Subject to regulations of the board of trustees, owners or operators may

elect to continue their participation in the fund subsequent to the transfer

of their property to another party. Current or former refinery sites or

petroleum pipeline or marine terminals are not eligible for participation in

the fund.



2. The board shall establish an advisory committee which shall be

composed of insurers, owners and operators of petroleum storage tanks, and

other interested parties. The advisory committee established pursuant to

this subsection shall report to the board. The committee shall monitor the

fund and recommend statutory and administrative changes as may be necessary

to assure efficient operation of the fund. The committee, in consultation

with the board and the department of insurance, financial institutions and

professional registration, shall report every two years to the general

assembly on the availability and affordability of the private insurance

market as a viable method of meeting the financial responsibilities required

by state and federal law in lieu of the petroleum storage tank insurance fund.
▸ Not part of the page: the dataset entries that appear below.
[src/rtl/sb_thres_servo_if.sv]
// Purpose: control/status bundle between software-facing logic and the threshold servo.
// Latency: pure wiring, no registers.
// Backpressure: none; START/STOP are single-cycle pulses, config must stay stable while BUSY.
//
// master modport: drives ENABLE40, ADC0..2, START/STOP and configuration; reads results.
// slave modport : the servo itself.
interface sb_thres_servo_if #(
    parameter int ADC_WIDTH = 12,
    parameter int WIN_WIDTH = 24,
    parameter int CNT_WIDTH = 16
);
    logic [1:0]           ENABLE40;
    logic [ADC_WIDTH-1:0] ADC0;
    logic [ADC_WIDTH-1:0] ADC1;
    logic [ADC_WIDTH-1:0] ADC2;
    logic                 START;
    logic                 STOP;
    logic [WIN_WIDTH-1:0] WINDOW;
    logic [CNT_WIDTH-1:0] RATE_LO;
    logic [CNT_WIDTH-1:0] RATE_HI;
    logic [3:0]           STEP;
    logic [ADC_WIDTH-1:0] THRES_INIT;
    logic [ADC_WIDTH-1:0] THRES_MIN;
    logic [ADC_WIDTH-1:0] THRES_MAX;
    logic [7:0]           MAX_ITER;

    logic [ADC_WIDTH-1:0] THRES0;
    logic [ADC_WIDTH-1:0] THRES1;
    logic [ADC_WIDTH-1:0] THRES2;
    logic [CNT_WIDTH-1:0] COUNT0;
    logic [CNT_WIDTH-1:0] COUNT1;
    logic [CNT_WIDTH-1:0] COUNT2;
    logic [2:0]           LOCKED;
    logic                 BUSY;
    logic                 DONE;
    logic                 FAIL;

    modport master (
        output ENABLE40, ADC0, ADC1, ADC2, START, STOP, WINDOW, RATE_LO, RATE_HI,
               STEP, THRES_INIT, THRES_MIN, THRES_MAX, MAX_ITER,
        input  THRES0, THRES1, THRES2, COUNT0, COUNT1, COUNT2, LOCKED, BUSY, DONE, FAIL
    );

    modport slave (
        input  ENABLE40, ADC0, ADC1, ADC2, START, STOP, WINDOW, RATE_LO, RATE_HI,
               STEP, THRES_INIT, THRES_MIN, THRES_MAX, MAX_ITER,
        output THRES0, THRES1, THRES2, COUNT0, COUNT1, COUNT2, LOCKED, BUSY, DONE, FAIL
    );
endinterface
==> config.mk <==
export PLATFORM = sky130hd
export DESIGN_NAME = l1_mem_responder_flat
export DESIGN_NICKNAME = d
export VERILOG_FILES = /design/src/rtl/l1_mem_responder_if.sv /design/src/rtl/l1_mem_responder.sv /design/src/flat_wrapper.sv
export SDC_FILE = /design/constraint.sdc
export NUM_CORES = 1
export LEC_CHECK = 0
export CELL_PAD_IN_SITES_DETAIL_PLACEMENT = 0
export CELL_PAD_IN_SITES_GLOBAL_PLACEMENT = 1
export CORE_UTILIZATION = 30
export CTS_CLUSTER_DIAMETER = 60
export DETAILED_ROUTE_END_ITERATION = 10
export PLACE_DENSITY_LB_ADDON = 0.08
export SLEW_MARGIN = 5
export SYNTH_ARGS = -nofsm -noshare
export SYNTH_HDL_FRONTEND = slang
export SYNTH_SLANG_ARGS = --single-unit
==> constraint.sdc <==
create_clock -name sys_clk -period 1.94 [get_ports sys_clk]
set_input_delay 0.388 -clock sys_clk [delete_from_list [all_inputs] [get_ports sys_clk]]
set_output_delay 0.388 -clock sys_clk [all_outputs]
set_load 0.02 [all_outputs]
==> src/rtl/l1_mem_responder_if.sv <==
// l1_mem_responder_if: CPU-side request/response and backing-memory signals of the L1 responder.
interface l1_mem_responder_if;
   logic        p_l1_read;
   logic        p_l1_write;
   logic [31:0] p_l1_addr;
   logic [1:0]  p_l1_write_type;
   logic [31:0] p_l1_write_data;
   logic        l1_stall;
   logic        l1_done;
   logic        l1_fault;
   logic [31:0] l1_read_data;
   logic        mem_req;
   logic        mem_we;
   logic [29:0] mem_addr;
   logic [3:0]  mem_be;
   logic [31:0] mem_wdata;
   logic        mem_ack;
   logic [31:0] mem_rdata;
   modport slave (
      input  p_l1_read, p_l1_write, p_l1_addr, p_l1_write_type, p_l1_write_data, mem_ack, mem_rdata,
      output l1_stall, l1_done, l1_fault, l1_read_data, mem_req, mem_we, mem_addr, mem_be, mem_wdata
   );
   modport master (
      output p_l1_read, p_l1_write, p_l1_addr, p_l1_write_type, p_l1_write_data, mem_ack, mem_rdata,
      input  l1_stall, l1_done, l1_fault, l1_read_data, mem_req, mem_we, mem_addr, mem_be, mem_wdata
   );
endinterface

==> src/rtl/l1_mem_responder.sv <==
// l1_mem_responder: turns single CPU load/store requests into one backing-memory transaction with timeout.
module l1_mem_responder #(
   parameter int TIMEOUT_CYCLES = 64
) (
   input logic sys_clk,
   input logic rst,
   l1_mem_responder_if.slave bus
);
   typedef enum logic [1:0] {IDLE, REQ, DONE} state_t;
   localparam int CW = $clog2(TIMEOUT_CYCLES + 1);
   state_t state, state_nx;
   logic [CW-1:0] cnt;
   logic we_q, flt_q;
   logic [29:0] addr_q;
   logic [3:0] be_q, be_c;
   logic [31:0] wdata_q, wdata_c, rdata_q;
   logic valid, bad, timeout, rd, wr;
   logic [1:0] wt;
   logic [31:0] a, d;
   always_comb begin
      rd = bus.p_l1_read;
      wr = bus.p_l1_write;
      wt = bus.p_l1_write_type;
      a = bus.p_l1_addr;
      d = bus.p_l1_write_data;
      valid = rd | wr;
      bad = (rd & wr) | (wr & ((wt == 2'b10) | ((wt == 2'b01) & a[0]) | ((wt == 2'b11) & (|a[1:0]))));
      be_c = !wr ? 4'hf : wt == 2'b00 ? 4'b0001 << a[1:0] : wt == 2'b01 ? (a[1] ? 4'hc : 4'h3) : 4'hf;
      wdata_c = !wr ? 32'h0 : wt == 2'b00 ? {4{d[7:0]}} : wt == 2'b01 ? {2{d[15:0]}} : d;
      timeout = cnt == CW'(TIMEOUT_CYCLES - 1);
      state_nx = state == IDLE ? (valid ? (bad ? DONE : REQ) : IDLE) :
                 state == REQ  ? ((bus.mem_ack | timeout) ? DONE : REQ) : IDLE;
   end
   always_ff @(posedge sys_clk) begin
      if (rst) begin
         state <= IDLE;
         cnt <= '0;
         we_q <= 1'b0;
         flt_q <= 1'b0;
         addr_q <= '0;
         be_q <= '0;
         wdata_q <= '0;
         rdata_q <= '0;
      end else begin
         state <= state_nx;
         cnt <= state == REQ ? cnt + 1'b1 : '0;
         if (state == IDLE && valid) begin
            we_q <= wr;
            addr_q <= a[31:2];
            be_q <= be_c;
            wdata_q <= wdata_c;
            flt_q <= bad;
         end
         // ack wins over a timeout landing in the same cycle
         if (state == REQ && (bus.mem_ack | timeout)) begin
            flt_q <= !bus.mem_ack;
            if (!bus.mem_ack) rdata_q <= '0;
            else if (!we_q) rdata_q <= bus.mem_rdata;
         end
      end
   end
   assign bus.l1_stall = (state == IDLE && valid) || state == REQ;
   assign bus.l1_done = state == DONE;
   assign bus.l1_fault = state == DONE && flt_q;
   assign bus.l1_read_data = rdata_q;
   assign bus.mem_req = state == REQ;
   assign bus.mem_we = state == REQ && we_q;
   assign bus.mem_addr = addr_q;
   assign bus.mem_be = state == REQ ? be_q : 4'h0;
   assign bus.mem_wdata = state == REQ ? wdata_q : 32'h0;
endmodule

==> src/flat_wrapper.sv <==
// flat-port wrapper written by rule: the top's interface ports become plain ports
module l1_mem_responder_flat 
#(
   parameter int TIMEOUT_CYCLES = 64
)
  (sys_clk, rst, bus_p_l1_read, bus_p_l1_write, bus_p_l1_addr, bus_p_l1_write_type, bus_p_l1_write_data, bus_mem_ack, bus_mem_rdata, bus_l1_stall, bus_l1_done, bus_l1_fault, bus_l1_read_data, bus_mem_req, bus_mem_we, bus_mem_addr, bus_mem_be, bus_mem_wdata);
  l1_mem_responder_if bus_i ();
  input logic sys_clk;
  input logic rst;
  input wire logic [$bits(bus_i.p_l1_read)-1:0] bus_p_l1_read;
  input wire logic [$bits(bus_i.p_l1_write)-1:0] bus_p_l1_write;
  input wire logic [$bits(bus_i.p_l1_addr)-1:0] bus_p_l1_addr;
  input wire logic [$bits(bus_i.p_l1_write_type)-1:0] bus_p_l1_write_type;
  input wire logic [$bits(bus_i.p_l1_write_data)-1:0] bus_p_l1_write_data;
  input wire logic [$bits(bus_i.mem_ack)-1:0] bus_mem_ack;
  input wire logic [$bits(bus_i.mem_rdata)-1:0] bus_mem_rdata;
  output wire logic [$bits(bus_i.l1_stall)-1:0] bus_l1_stall;
  output wire logic [$bits(bus_i.l1_done)-1:0] bus_l1_done;
  output wire logic [$bits(bus_i.l1_fault)-1:0] bus_l1_fault;
  output wire logic [$bits(bus_i.l1_read_data)-1:0] bus_l1_read_data;
  output wire logic [$bits(bus_i.mem_req)-1:0] bus_mem_req;
  output wire logic [$bits(bus_i.mem_we)-1:0] bus_mem_we;
  output wire logic [$bits(bus_i.mem_addr)-1:0] bus_mem_addr;
  output wire logic [$bits(bus_i.mem_be)-1:0] bus_mem_be;
  output wire logic [$bits(bus_i.mem_wdata)-1:0] bus_mem_wdata;
  assign bus_i.p_l1_read = bus_p_l1_read;
  assign bus_i.p_l1_write = bus_p_l1_write;
  assign bus_i.p_l1_addr = bus_p_l1_addr;
  assign bus_i.p_l1_write_type = bus_p_l1_write_type;
  assign bus_i.p_l1_write_data = bus_p_l1_write_data;
  assign bus_i.mem_ack = bus_mem_ack;
  assign bus_i.mem_rdata = bus_mem_rdata;
  assign bus_l1_stall = bus_i.l1_stall;
  assign bus_l1_done = bus_i.l1_done;
  assign bus_l1_fault = bus_i.l1_fault;
  assign bus_l1_read_data = bus_i.l1_read_data;
  assign bus_mem_req = bus_i.mem_req;
  assign bus_mem_we = bus_i.mem_we;
  assign bus_mem_addr = bus_i.mem_addr;
  assign bus_mem_be = bus_i.mem_be;
  assign bus_mem_wdata = bus_i.mem_wdata;
  l1_mem_responder #(.TIMEOUT_CYCLES(TIMEOUT_CYCLES)) u_core (.sys_clk(sys_clk), .rst(rst), .bus(bus_i));
endmodule
==> impl_metrics.ini, run 1 <==
[final_layout]
area_growth_pct = 53.5
final_common_cell = clkdlybuf4s50_1
post-route-util = 0.470
antenna_cells = 0
layout.nets = 855
drive_gt1_frac = 0.130
most-common-layout-cells = clkdlybuf4s50_1, dfxtp_1, nand2_1
final_cells = 943

[clock_network]
clkTransAtPathRegs_ps = 70
clock_latency_ps = 360
cts_root_buf = clkbuf_16
cts_setup_buffers = 0
cts_buffer_depth = 2
htree_num_levels = 3
cts_tree = built
cts.sinks = 109
cts_buffers = 9

[power]
leakage_nw = 2.76
power_density_nw_per_um2 = 802
ir_drop_uv = 422

[yosys]
syn-num-nets = 657
ys_seq_elements = 109
syn_area_per_cell_um2 = 8.38
yosys_warnings = 0
synth_area_um2 = 4630
seq_area_frac_synth = 0.471
ys.flop_type = dfxtp_1
netlist.top_cell.by_area = dfxtp_1
synth_edf_count = 0
yosys-top-cells-area = dfxtp_1, a22oi_1, nand2_1
synthArstFlopShare = 0
syn_inst = 553
synth_top_area_frac = 0.471
ys_types = 36

[placed_design]
place_inst = 928
port_buffers = 205
hpwlAfterDp_um = 10100
gp_congestion = 0.756

[sta]
max_freq_mhz = 537
final-setup-viol-count = 0
tightest_slew_ps = 434
clock_skew_ps = 9.26
finalHoldViolCount = 0
period_needed_ps = 1860
relSlewSlack = 0.711
setup_tns_ps = 0
slew_viol_final = 0
finalCritPeriodShare = 0.961

[floorplanning]
dieArea_um2 = 15900
ioPinCount = 206
initial_utilization = 0.306
die_h_um = 126
core_area_um2 = 15100
rows = 45
die_x_um = 126

[global_routing]
grt_pass1_vias = 4523
antenna_found_initial = 0
grt_pass1_wl_um = 22900
track_usage = 0.183
gr-total-overflow = 0
grt_max_degree = 48

[routing]
drt_first_iter_violations = 214
vias = 4561
antenna_left = 0
wirelength_um = 14200
drc = 0
dr.pass1.iters = 4
routed_via_density = 4.84
wl_per_cell_um = 15.1

[worst_hold_path]
hp-class = reg2reg

[critical_path]
cp_slowest_stage_delay_ps = 340
cp.required_ps = 1550
crit_path_top_delay_cell = dfxtp_1
r2r_slack_ps = 190
critical_path_class = reg2out
arrival_ps = 1480
cp_cell_sequence = buf_4, nor2b_1, and2_1, clkdlybuf4s15_1
worst_setup_path_start_kind = flip-flop
worstPathMaxFanout = 5
end_kind = output port

[outcome]
status = finished, final reports clean

[job]
drv_cap = 0
==> layout make-up <==
cell class / count / area, µm²
fill: 1513 / 8030
multi-input combinational: 397 / 2240
sequential: 109 / 2180
timing repair buffer: 231 / 2170
clock buffer: 10 / 239
tap: 188 / 235
clock inverter: 5 / 37.5
inverter: 3 / 11.3
==> what timing repair did <==
action	CTS	global route
hold buffers	0	0
endpoints found under the setup margin	41	25
resized for setup	132	25
==> cells in the mapped netlist (all sizes together), types with 2 or more instances <==
library cell,number
mux2,8
xor2,2
and2,39
clkbuf,16
nor2b,2
nand2,106
dfxtp,109
mux2i,16
nor3,3
a21oi,75
a211oi,4
o21a,2
o21ai,12
a22oi,57
nand3,2
or3,2
nor2,54
inv,3
nand2b,5
buf,28
==> worst max-delay path, delay by kind of cell (launching register included) <==
kind / cells / cell delay (ps)
buffers and inverters: 2 / 480
flip-flops: 1 / 340
AND/OR/NAND/NOR: 2 / 310
==> stage by stage <==
stage | hold slack (ps) | instance area, µm² | setup slack (ps) | total power, W
floorplan | 418 | 4630 | 220 | 0.00330
global placement | 425 | 6990 | -199 | 0.00401
detailed placement | 446 | 6990 | -203 | 0.00403
CTS | 457 | 7230 | 0.548 | 0.00579
global route | 472 | 7110 | -10.6 | 0.00603
finish | 453 | 7110 | 76.3 | 0.00571
==> final timing paths <==
kind              depth (start not counted)                                       end                            startpoint
setup / recovery                          4                              bus_l1_fault            u_core.state[0]$_SDFF_PP0_
hold / removal                            2      u_core.bus.mem_addr[17]$_SDFFE_PP0P_  u_core.bus.mem_addr[17]$_SDFFE_PP0P_
hold reg to reg                           2      u_core.bus.mem_addr[17]$_SDFFE_PP0P_  u_core.bus.mem_addr[17]$_SDFFE_PP0P_
setup reg to reg                          5  u_core.bus.l1_read_data[20]$_SDFFE_PP0P_              u_core.cnt[0]$_SDFF_PP0_
==> state kept, by name (all words and copies together) (netlist names) <==
register,flops
u_core.be_q,4
u_core.cnt,7
u_core.bus.mem_addr,30
u_core.bus.l1_read_data,32
u_core.we_q,1
u_core.state,2
u_core.wdata_q,32
u_core.flt_q,1
==> per-layer routing <==
metal	up-vias	GRT usage	share of wire
met5	-	0	0
met4	0	0.0723	0.015
met3	17	0.0531	0.069
met2	138	0.310	0.47
met1	2124	0.217	0.44
li1	2282	-	-
==> logic make-up after synthesis <==
group                      count (synthesis)  synth area share
adders and majority gates                  1           0.00270
buffers and inverters                     47            0.0508
AOI/OAI and AO/OA                        155             0.210
xor gates and xnor gates                   3           0.00567
muxes                                     24            0.0540
and+or+nand+nor                          214             0.206
DFF                                      109             0.471
==> report_power, final <==
part	switching, W	internal, W
Combinational	0.000735	0.000694
Clock	0.000856	0.000902
Sequential	0.000100	0.00242
No activity file was read; power rests on OpenSTA's default activity.
==> run 2, diff against run 1 <==
CTS_CLUSTER_SIZE = 28   (was default)
==> results of run 2 <==
No change in the layout: final DEF, timing and power equal those of run 1.
==> run 3, diff against run 2 <==
HOLD_SLACK_MARGIN = 0.15   (was default)
==> results of run 3 <==
No change in the layout: final DEF, timing and power equal those of run 1.
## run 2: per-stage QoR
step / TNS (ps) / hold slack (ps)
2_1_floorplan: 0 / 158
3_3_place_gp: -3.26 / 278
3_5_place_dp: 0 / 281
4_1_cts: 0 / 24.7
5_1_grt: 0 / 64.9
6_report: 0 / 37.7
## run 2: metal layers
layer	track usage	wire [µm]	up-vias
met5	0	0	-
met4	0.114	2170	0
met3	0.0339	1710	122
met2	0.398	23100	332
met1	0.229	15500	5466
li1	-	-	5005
File: config.mk
export PLATFORM = sky130hd
export DESIGN_NAME = pairing_input_loader
export DESIGN_NICKNAME = d
export VERILOG_FILES = /design/src/rtl/pairing_input_loader_pkg.sv /design/src/rtl/f3_word_check.sv /design/src/rtl/pairing_input_loader.sv
export SDC_FILE = /design/constraint.sdc
export NUM_CORES = 1
export LEC_CHECK = 0
export ABC_CLOCK_PERIOD_IN_PS = 55200
export CORE_AREA = 5 5 313 315
export DETAILED_ROUTE_END_ITERATION = 7
export DIE_AREA = 0 0 318 320
export HOLD_SLACK_MARGIN = 0.03
export PLACE_DENSITY = 0.69
export SETUP_SLACK_MARGIN = 0.15
export SLEW_MARGIN = 10
export SYNTH_ARGS = -nofsm -noshare
export SYNTH_HDL_FRONTEND = slang
export SYNTH_HIERARCHICAL = 1
export SYNTH_SLANG_ARGS = --single-unit
File: constraint.sdc
create_clock -name clk -period 55.2 [get_ports clk]
set_input_delay 11.04 -clock clk [delete_from_list [all_inputs] [get_ports clk]]
set_output_delay 11.04 -clock clk [all_outputs]
set_load 0.05 [all_outputs]
File: src/rtl/pairing_input_loader_pkg.sv
// Shared constants for the pairing input loader: field/word geometry, trit codes, FSM states.
// Pure declarations; nothing here carries timing or flow-control behaviour.
package pairing_input_loader_pkg;

    localparam int M_DEF          = 97;
    localparam int W_DEF          = 32;
    localparam int NW_DEF         = (2 * M_DEF + W_DEF - 1) / W_DEF;
    localparam int RST_CYCLES_DEF = 2;
    localparam int CNT_W          = 5;

    localparam logic [1:0] TRIT0 = 2'b00;
    localparam logic [1:0] TRIT1 = 2'b01;
    localparam logic [1:0] TRIT2 = 2'b10;

    typedef enum logic [1:0] {
        LOAD  = 2'd0,
        CHECK = 2'd1,
        START = 2'd2,
        RUN   = 2'd3
    } state_e;

    function automatic logic trit_illegal(input logic [1:0] t);
        return !((t == TRIT0) || (t == TRIT1) || (t == TRIT2));
    endfunction

endpackage

File: src/rtl/f3_word_check.sv
// Flags one input word as malformed: any 2'b11 trit or any set bit under the pad mask.
// Purely combinational, zero latency; no flow control.
module f3_word_check
    import pairing_input_loader_pkg::*;
#(
    parameter int W = W_DEF
) (
    input  logic [W-1:0] i_word,
    input  logic [W-1:0] i_pad_mask,
    output logic         o_bad
);

    logic w_trit_bad;

    always_comb begin
        w_trit_bad = 1'b0;
        for (int k = 0; k < W / 2; k++) begin
            if (trit_illegal(i_word[2*k +: 2])) begin
                w_trit_bad = 1'b1;
            end
        end
    end

    assign o_bad = w_trit_bad | (|(i_word & i_pad_mask));

endmodule

File: src/rtl/pairing_input_loader.sv
// Streams x1,y1,x2,y2 into stable operands, validates them, then pulses the core's reset and waits for done.
// Full set loads in 4*NW cycles; in_ready depends on state only, so words are held off outside LOAD.
module pairing_input_loader
    import pairing_input_loader_pkg::*;
#(
    parameter int M          = M_DEF,
    parameter int W          = W_DEF,
    parameter int NW         = (2 * M + W - 1) / W,
    parameter int RST_CYCLES = RST_CYCLES_DEF
) (
    input  logic           clk,
    input  logic           reset,
    input  logic [W-1:0]   in_data,
    input  logic           in_valid,
    output logic           in_ready,
    input  logic           core_done,
    output logic           core_reset,
    output logic [2*M-1:0] x1,
    output logic [2*M-1:0] y1,
    output logic [2*M-1:0] x2,
    output logic [2*M-1:0] y2,
    output logic           busy,
    output logic           pair_done,
    output logic           err
);

    localparam int             LAST_BITS = 2 * M - (NW - 1) * W;
    localparam int             WIX_W     = (NW > 1) ? $clog2(NW) : 1;
    localparam int             RC_W      = $clog2(RST_CYCLES + 1);
    localparam logic [CNT_W-1:0] CNT_LAST = CNT_W'(4 * NW - 1);

    function automatic logic [W-1:0] pad_mask_last();
        logic [W-1:0] m;
        for (int b = 0; b < W; b++) begin
            m[b] = (b >= LAST_BITS);
        end
        return m;
    endfunction

    localparam logic [W-1:0] PAD_LAST = pad_mask_last();

    state_e             r_state;
    state_e             w_next;
    logic [CNT_W-1:0]   r_cnt;
    logic [RC_W-1:0]    r_rst_cnt;
    logic               r_bad;
    logic               r_pair_done;
    logic [2*M-1:0]     r_op [4];

    logic [1:0]         w_elem;
    logic [WIX_W-1:0]   w_word;
    logic [W-1:0]       w_pad_mask;
    logic               w_word_bad;
    logic               w_xfer;
    logic               w_rst_last;

    // Counter splits into element (x1,y1,x2,y2) and word slot within it.
    assign w_elem     = 2'(r_cnt / CNT_W'(NW));
    assign w_word     = WIX_W'(r_cnt % CNT_W'(NW));
    assign w_pad_mask = (w_word == WIX_W'(NW - 1)) ? PAD_LAST : '0;
    assign w_xfer     = in_valid & in_ready;
    assign w_rst_last = (r_rst_cnt == RC_W'(RST_CYCLES - 1));

    f3_word_check #(.W(W)) u_word_check (
        .i_word     (in_data),
        .i_pad_mask (w_pad_mask),
        .o_bad      (w_word_bad)
    );

    always_ff @(posedge clk or posedge reset) begin
        if (reset) begin
            r_state <= LOAD;
        end else begin
            r_state <= w_next;
        end
    end

    always_comb begin
        w_next = r_state;
        case (r_state)
            LOAD:    if (w_xfer && (r_cnt == CNT_LAST)) w_next = CHECK;
            CHECK:   w_next = r_bad ? LOAD : START;
            START:   if (w_rst_last) w_next = RUN;
            RUN:     if (core_done) w_next = LOAD;
            default: w_next = LOAD;
        endcase
    end

    // Core stays in reset while the loader itself is in reset.
    always_comb begin
        in_ready   = (r_state == LOAD);
        core_reset = reset | (r_state == START);
        err        = (r_state == CHECK) & r_bad;
    end

    always_ff @(posedge clk or posedge reset) begin
        if (reset) begin
            r_cnt       <= '0;
            r_rst_cnt   <= '0;
            r_bad       <= 1'b0;
            r_pair_done <= 1'b0;
        end else begin
            if (w_xfer) begin
                r_cnt <= (r_cnt == CNT_LAST) ? '0 : r_cnt + CNT_W'(1);
            end
            r_rst_cnt   <= (r_state == START) ? r_rst_cnt + RC_W'(1) : '0;
            r_pair_done <= (r_state == RUN) & core_done;
            if (w_xfer) begin
                r_bad <= r_bad | w_word_bad;
            end else if (r_state == CHECK) begin
                r_bad <= 1'b0;
            end
        end
    end

    // Bits past 2*M in the last word are padding and never stored.
    always_ff @(posedge clk or posedge reset) begin
        if (reset) begin
            for (int e = 0; e < 4; e++) begin
                r_op[e] <= '0;
            end
        end else if (w_xfer) begin
            for (int b = 0; b < 2 * M; b++) begin
                if ((b / W) == int'(w_word)) begin
                    r_op[w_elem][b] <= in_data[b % W];
                end
            end
        end
    end

    assign x1        = r_op[0];
    assign y1        = r_op[1];
    assign x2        = r_op[2];
    assign y2        = r_op[3];
    assign busy      = (r_state != LOAD) | (r_cnt != '0);
    assign pair_done = r_pair_done;

endmodule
3. (1) Except as otherwise provided by this section, any person seeking

to participate in the insurance fund shall submit an application to the board

of trustees and shall certify that the petroleum tanks meet or exceed and are

in compliance with all technical standards established by the United States

Environmental Protection Agency, except those standards and regulations

pertaining to spill prevention control and counter-measure plans, and rules

established by the Missouri department of natural resources and the Missouri

department of agriculture. The applicant shall submit proof that the

applicant has a reasonable assurance of the tank's integrity. Proof of tank

integrity may include but not be limited to any one of the following: tank

tightness test, electronic leak detection, monitoring wells, daily inventory

reconciliation, vapor test or any other test that may be approved by the

director of the department of natural resources or the director of the

department of agriculture. The applicant shall submit evidence that the

applicant can meet all applicable financial responsibility requirements of

this section.



(2) A creditor, specifically a person who, without participating in and

not otherwise primarily engaged in petroleum production, refining, and

marketing, holds indicia of ownership primarily for the purpose of, or in

connection with, securing payment or performance of a loan or to protect a

security interest in or lien on the tank or the property where the tank is

located, or serves as trustee or fiduciary upon transfer or receipt of the

property, may be a successor in interest to a debtor pursuant to this

section, provided that the creditor gives notice of the interest to the

insurance fund by certified mail, return receipt requested. Part of such

notice shall include a copy of the lien, including but not limited to a

security agreement or a deed of trust as appropriate to the property. The

term "successor in interest" as provided in this section means a creditor to

the debtor who had qualified real property in the insurance fund prior to the

transfer of title to the creditor, and the term is limited to access to the

insurance fund. The creditor may cure any of the debtor's defaults in

payments required by the insurance fund, provided the specific real property

originally qualified pursuant to this section. The creditor, or the

creditor's subsidiary or affiliate, who forecloses or otherwise obtains legal

title to such specific real property held as collateral for loans, guarantees

or other credit, and which includes the debtor's aboveground storage tanks or

underground storage tanks, or both such tanks shall provide notice to the

fund of any transfer of creditor to subsidiary or affiliate. Liability

pursuant to sections 319.100 to 319.137 shall be confined to such creditor or

such creditor's subsidiary or affiliate. A creditor shall apply for a

transfer of coverage and shall present evidence indicating a lien,

contractual right, or operation of law permitting such transfer, and may

utilize the creditor's affiliate or subsidiary to hold legal title to the

specific real property taken in satisfaction of debts. Creditors may be

listed as insured or additional insured on the insurance fund, and not merely

as mortgagees, and may assign or otherwise transfer the debtor's rights in

the insurance fund to the creditor's affiliate or subsidiary, notwithstanding

any limitations in the insurance fund on assignments or transfer of the

debtor's rights.



(3) Any person participating in the fund shall annually submit an amount

established pursuant to subsection 1 of section 319.133 which shall be

deposited to the credit of the petroleum storage tank insurance fund.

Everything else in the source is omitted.